We generally recommend using either a System-Assigned or User-Assigned Managed Identity to grant these permissions instead of a Service Principal.
Create a service principal
Azure CycleCloud needs a service principal with rights to manage your Azure subscription. If you don't have a service principal, you can create one with the Azure CLI as shown in the following example.
Note
Your service principal name must be unique. In the following example, CycleCloudApp should be replaced with a unique name. If you run the command with an existing name, it replaces and invalidates the existing service principal.

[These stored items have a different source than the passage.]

==> src/rtl/traffic_phase_controller.sv <==
// Four-way intersection sequencer with a pedestrian phase, timed by an internal
// clock-enable prescaler so every flop runs on the single board clock.
module traffic_phase_controller #(
  parameter int unsigned TICK_DIV     = 50000000,
  parameter int unsigned GREEN_TICKS  = 10,
  parameter int unsigned YELLOW_TICKS = 3,
  parameter int unsigned ALLRED_TICKS = 1,
  parameter int unsigned WALK_TICKS   = 5
) (
  input  logic       clk_in,
  input  logic       rst_n,
  input  logic       en,
  input  logic       ped_req,
  output logic       ped_ack,
  output logic       tick,
  output logic [2:0] ns_light,
  output logic [2:0] ew_light,
  output logic       walk,
  output logic [2:0] phase
);

  typedef enum logic [2:0] {
    AR_A = 3'd0,
    NS_G = 3'd1,
    NS_Y = 3'd2,
    AR_B = 3'd3,
    EW_G = 3'd4,
    EW_Y = 3'd5,
    WALK = 3'd6
  } state_e;

  localparam logic [31:0] PCNT_MAX  = 32'(TICK_DIV - 1);
  localparam logic [7:0]  GREEN_LD  = 8'(GREEN_TICKS - 1);
  localparam logic [7:0]  YELLOW_LD = 8'(YELLOW_TICKS - 1);
  localparam logic [7:0]  ALLRED_LD = 8'(ALLRED_TICKS - 1);
  localparam logic [7:0]  WALK_LD   = 8'(WALK_TICKS - 1);
  localparam logic [2:0]  LAMP_RED  = 3'b100;
  localparam logic [2:0]  LAMP_YEL  = 3'b010;
  localparam logic [2:0]  LAMP_GRN  = 3'b001;

  state_e      state_q, state_d;
  logic [31:0] pcnt_q, pcnt_d;
  logic [7:0]  ptmr_q, ptmr_d;
  logic        pend_q, pend_d;
  logic        ped_ack_q, ped_ack_d;
  logic [2:0]  ns_light_q, ns_light_d;
  logic [2:0]  ew_light_q, ew_light_d;
  logic        walk_q, walk_d;
  logic        accept;
  logic        illegal;

  function automatic logic [7:0] load_val(input state_e s);
    case (s)
      NS_G, EW_G: load_val = GREEN_LD;
      NS_Y, EW_Y: load_val = YELLOW_LD;
      WALK:       load_val = WALK_LD;
      default:    load_val = ALLRED_LD;
    endcase
  endfunction

  assign tick    = en && (pcnt_q == PCNT_MAX);
  assign accept  = ped_req && !pend_q && (state_q != WALK);
  assign illegal = (state_q > WALK);

  always_comb begin
    pcnt_d    = pcnt_q;
    ptmr_d    = ptmr_q;
    state_d   = state_q;
    pend_d    = pend_q | accept;
    ped_ack_d = accept;

    if (en) begin
      pcnt_d = (pcnt_q == PCNT_MAX) ? 32'd0 : pcnt_q + 32'd1;
    end

    if (tick) begin
      if (ptmr_q == 8'd0 || illegal) begin
        case (state_q)
          AR_A:    state_d = NS_G;
          NS_G:    state_d = NS_Y;
          NS_Y:    state_d = AR_B;
          AR_B:    state_d = EW_G;
          EW_G:    state_d = EW_Y;
          // A request landing in the final EW_Y tick cycle is still served now
          EW_Y:    state_d = (pend_q || accept) ? WALK : AR_A;
          default: state_d = AR_A;
        endcase
        ptmr_d = load_val(state_d);
      end else begin
        ptmr_d = ptmr_q - 8'd1;
      end
    end

    if (state_d == WALK && state_q != WALK) begin
      pend_d = 1'b0;
    end

    // Lamps are registered from the next state so they track state_q exactly
    ns_light_d = LAMP_RED;
    ew_light_d = LAMP_RED;
    case (state_d)
      NS_G:    ns_light_d = LAMP_GRN;
      NS_Y:    ns_light_d = LAMP_YEL;
      EW_G:    ew_light_d = LAMP_GRN;
      EW_Y:    ew_light_d = LAMP_YEL;
      default: ;
    endcase
    walk_d = (state_d == WALK);
  end

  always_ff @(posedge clk_in or negedge rst_n) begin
    if (!rst_n) begin
      state_q    <= AR_A;
      pcnt_q     <= 32'd0;
      ptmr_q     <= ALLRED_LD;
      pend_q     <= 1'b0;
      ped_ack_q  <= 1'b0;
      ns_light_q <= LAMP_RED;
      ew_light_q <= LAMP_RED;
      walk_q     <= 1'b0;
    end else begin
      state_q    <= state_d;
      pcnt_q     <= pcnt_d;
      ptmr_q     <= ptmr_d;
      pend_q     <= pend_d;
      ped_ack_q  <= ped_ack_d;
      ns_light_q <= ns_light_d;
      ew_light_q <= ew_light_d;
      walk_q     <= walk_d;
    end
  end

  assign ped_ack  = ped_ack_q;
  assign ns_light = ns_light_q;
  assign ew_light = ew_light_q;
  assign walk     = walk_q;
  assign phase    = state_q;

endmodule

==> config.mk <==
export PLATFORM = sky130hd
export DESIGN_NAME = traffic_phase_controller
export DESIGN_NICKNAME = d
export VERILOG_FILES = /design/src/rtl/traffic_phase_controller.sv
export SDC_FILE = /design/constraint.sdc
export NUM_CORES = 1
export LEC_CHECK = 0
export ABC_AREA = 0
export BUFFER_PORTS_ARGS = -buffer_cell sky130_fd_sc_hd__buf_4
export CORE_ASPECT_RATIO = 1.5
export CORE_MARGIN = 2
export CORE_UTILIZATION = 45
export DETAILED_ROUTE_END_ITERATION = 8
export MAX_ROUTING_LAYER = met4
export PLACE_DENSITY = 0.61
export SLEW_MARGIN = 20
export SYNTH_ARGS = -nofsm -noshare
export SYNTH_HDL_FRONTEND = slang
export SYNTH_SLANG_ARGS = --single-unit
export TNS_END_PERCENT = 10
==> constraint.sdc <==
create_clock -name clk_in -period 3.5 [get_ports clk_in]
set_clock_uncertainty 0.05 [all_clocks]
set_input_delay 0.175 -clock clk_in [delete_from_list [all_inputs] [get_ports clk_in]]
set_output_delay 0.175 -clock clk_in [all_outputs]
set_load 0.05 [all_outputs]
# --- After elaboration in Yosys (flattened, before gate mapping) ---
# Index checks and enable logic that the tools add are counted.
classes:
  addsub: 2
  n_lt_le_gt_ge: 1
  n_eq_ne: 17
  muxes: 12
  bitwise: 1
  n_reduce_logical: 11
ops:
  columns: ["cell", "count"]
  rows:
  - ["$add 32x1->32 const B", 1]
  - ["$eq 32x26->1 const B", 1]
  - ["$mux 32", 1]
  - ["$eq 3x3->1 const B", 8]
  - ["$pmux 3 s6", 1]
  - ["$mux 3", 5]
  - ["$eq 3x2->1 const B", 4]
  - ["$pmux 3 s2", 2]
  - ["$pmux 4 s3", 1]
  - ["$eq 3x1->1 const B", 3]
  - ["$logic_not 8->1", 1]
  - ["$mux 8", 1]
  - ["$sub 8x1->8 const B", 1]
  - ["$logic_and 1x1->1", 4]
  - ["$reduce_or 2->1", 2]
  - ["$gt 3x3->1 const B", 1]
  - ["$logic_not 3->1", 1]
  - ["$ne 3x3->1 const B", 1]
  - ["$logic_or 1x1->1", 2]
  - ["$logic_not 1->1", 1]
  - ["$mux 1", 1]
  - ["$or 1x1->1", 1]
totals:
  reg_bits: 52
  in_bits: 4
  elab_cells: 52

# --- Depth between registers and ports, before layout ---
depth:
  depth_word: 13
  depth_mapped: 8

# --- Worst setup path before layout ---
# No wires, ideal clock.
synth_timing:
  path_kind: "reg-to-reg"
  startpoint: "reg pcnt_q[0]"
  endpoint: "reg pcnt_q[12]"
  setup_time_ps: 135
  arrival_time_ps: 2153
  required_time_ps: 3315
  path_slack_ps: 1162
  path_stages_with_launch: 8
  n_path_buf: 1
  synth_period_minus_slack_ps: 2338
  path_cell_list: "dfrtp_1 ha_1 nand3_1 or2_2 or4_1 nor2_1 buf_2 nor2_1"
synth_between:
  elab_chain_cells: 2
  word_cells_on_any_way: 3
  cone_classes: "add/sub (1); eq/ne (1); mux (1)"
synth_lines:
  columns: ["element", "line", "text"]
  rows:
  - ["from (decl)", "42", "logic [31:0] pcnt_q, pcnt_d;"]
  - ["from (signal assigned)", "123", "pcnt_q <= pcnt_d;"]
  - ["$add 32x1->32 or $eq 32x26->1 (tied branches)", "73", "pcnt_d = (pcnt_q == PCNT_MAX) ? 32'd0 : pcnt_q + 32'd1;"]
  - ["$mux 32 (*)", "73", null]
# Mark *: on every way between the ends. The rest lies on a longest branch, timed or not.
# A chain may end at the register's enable or synchronous reset.

# --- Final worst setup path ---
layout_timing:
  startpoint: "reg pcnt_q[0]"
  endpoint: "out tick"
layout_between:
  elab_chain_cells: 2
layout_lines:
  columns: ["element", "line", "text"]
  rows:
  - ["$eq 32x26->1", "61", "assign tick = en && (pcnt_q == PCNT_MAX);"]
  - ["$logic_and 1x1->1", "61", null]
  - ["to (decl)", "15", "output logic tick,"]
# Every way passes these cells.

==> flow_summary.ini <==
[outcome]
outcome = completed

[critical_path]
end_kind = output port
crit_start = pcnt_q[0]
crit_arrival_ns = 2.36
required_ns = 3.27
reg2reg_to = walk
path_max_fanout = 5
reg2reg_from = ptmr_q[3]
rrSetupSlack_ns = 1.09
rr_worst_depth = 5
crit_type = reg -> out
cp-start-kind = flip-flop
crit_end = tick

[routing]
ant_nets = 0
drtIter0Drc = 182
drc = 0
dr.pass1.iters = 4
vias_per_cell = 5.57
wl_per_cell_microns = 15.0
totalWireLength_microns = 5540
via_count = 2054

[finish]
final_common_cell = dfrtp_1
drive_gt1_frac = 0.141
nets = 303
antennaDiodeCount = 0
fill_cells = 517
areaGrowthSynthToFinish_pct = 11.3
final_cell_mix = dfrtp_1 (50), nor2_1 (34), xnor2_1 (19)

[synthesis]
syn-cell-area_sq_um = 2710
synth_seq_area_share = 0.481
netlist-cell-type-count = 50
yosys.area.top_type = dfrtp_1
yosys-top-cells-area = dfrtp_1 (46%), xnor2_1 (6.1%), nor2_1 (4.7%)
async_flop_share = 1.00
synth_edf_count = 0
ys.flop_type = dfrtp_1
ys_ff_latch = 52
ys_warn_count = 0
syn_nets = 288
netlist_instances = 281
synth_top_area_share = 0.462
syn_avg_cell_area_sq_um = 9.64

[cts]
clk_pin_slew_worst_paths_ns = 0.10
root_buffer = clkbuf_8
numCtsBuffers = 5
postCtsSetupBuffers = 0
h-tree-depth = 2
cts_resized = 0
cts_tree = yes
insertion_delay_ns = 0.31
cts_buffer_depth = 2
cts_num_sinks = 52

[grt]
grt_overflow_total = 0
antenna_found_initial = 0
grt_max_degree = 53
grt_pass1_vias = 2112
grt_pass1_wl_microns = 9650
grt.total_usage = 0.192

[die]
initial_core_util = 0.465
num_io_pins = 16
dieArea_sq_um = 6670
core.rowCount = 34
die_height_microns = 99.0
core_area_sq_um = 5830
die_w_microns = 67.4

[timing]
tightest_slew_ns = 0.643
setup_viol = 0
finalCriticalPeriod_ns = 2.58
max_slew_margin = 0.571
period_share = 0.737
finalHoldViolCount = 0
max_freq_mhz = 387
slew_viol_final = 0
setup_ws_ns = 0.919
setup-tns-final_ns = 0
rsz0062_at_grt = false

[power]
p_total_w = 0.00121
power_density_nw_per_um2 = 402
ir_worst_vdd_v = 0.000251
p_leak_nw = 1.36

[worst_hold_path]
hold_class = in -> reg

[job]
cap_viol_max_count = 0

[placement]
hpwl_microns = 3950
port_buffers = 15
post-place-ws_ns = 1.11
gp_congestion = 0.801
how the worst min path moves through the flow:
stage,startpoint,endpoint,slack (ns),cells after the start
after floorplan,rst_n,ew_light[0],-0.17,0
after global placement,rst_n,ptmr_q[4],0.20,1
after detailed placement,rst_n,ptmr_q[4],0.20,1
after CTS,ped_req,ped_ack,0.05,3
after global routing,ped_req,ped_ack,0.06,3
final,ped_req,ped_ack,0.05,3
state kept, by name, summed over array words and instances, names as in the netlist:
name      cells
ns_light      3
phase         3
ew_light      3
ptmr_q        8
ped_ack       1
pcnt_q       32
pend_q        1
walk          1
routing by layer:
metal,vias up,track usage,part of all wire
li1,1020,-,-
met1,992,0.228,0.42
met2,31,0.321,0.53
met3,11,0.0320,0.026
met4,0,0.0675,0.020
met5,-,-,0
Yosys cell counts, drive strengths merged (11+ instances only):
cell type	instances
dfrtp	50
nor2	34
xnor2	19
nand2	18
nor3	17
nand3	15
xor2	13
inv	12
and3	11
o21ai	11
critical path: stages, from the launching register on:
cell	delay [ns]
dfrtp_1	0.39
ha_1	0.21
nand3_1	0.13
or2_2	0.37
or4_1	0.54
nor2_1	0.18
buf_4	0.24
through the flow:
| step | hold WS (ns) | util | area [sq um] | cells |
|---|---|---|---|---|
| global route | 0.0563 | 0.518 | 3020 | 369 |
| detailed placement | 0.203 | 0.497 | 2900 | 360 |
| global placement | 0.198 | 0.497 | 2900 | 360 |
| floorplan | -0.171 | - | 2710 | 281 |
| finish | 0.0519 | 0.518 | 3020 | 369 |
| CTS | 0.0492 | 0.518 | 3020 | 369 |
power breakdown:
part	total (W)	internal [W]	switching, W
Clock	0.000412	0.000212	0.000200
Combinational	0.000115	0.0000543	0.0000602
Sequential	0.000687	0.000643	0.0000434
Total	0.00121	0.000910	0.000303
area by class of cell:
type	count	area, sq um	share of cell area
Clock buffer	5	68.8	0.0228
Inverter	12	45.0	0.0149
Clock inverter	3	42.5	0.0141
Multi-Input combinational cell	206	1320	0.438
Timing Repair Buffer	19	145	0.0481
Tap cell	72	90.1	0.0299
Sequential cell	52	1300	0.432
kinds of logic after synthesis:
family	Yosys count	synth area share
mux	2	0.00739
xor+xnor	32	0.103
flops	52	0.481
simple gates	132	0.274
buf+inv	23	0.0342
fa+ha+maj	3	0.0139
compound gates	37	0.0863
repair_timing:
action	4_1_cts	5_1_grt
hold endpoints to repair	50	0
hold buffers	1	0
setup endpoints to repair	0	0
(Power assumes the default switching activity.)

az ad sp create-for-rbac --name CycleCloudApp --years 1
The output displays a series of information. Save the appId, password, and tenant values:
"appId": "xxxxxxxx-xxxx-xxxx-xxxx-xxxxxxxxxxxx",
"displayName": "CycleCloudApp",
"name": "http://CycleCloudApp",
"password": "xxxxxxxx-xxxx-xxxx-xxxx-xxxxxxxxxxxx",
"tenant": "xxxxxxxx-xxxx-xxxx-xxxx-xxxxxxxxxxxx"
Permissions
The simplest option, with sufficient access rights, is to assign the Contributor role for the subscription to the new CycleCloud service principal. However, the Contributor role has a higher privilege level than CycleCloud requires. Instead, you can create and assign a custom role to the VM.
The Managed Identity Guide has details on creating an appropriate lower-privilege AD Role for the Service Principal.
To use a Service Principle to give permissions to CycleCloud, ensure that you select the App Registration option.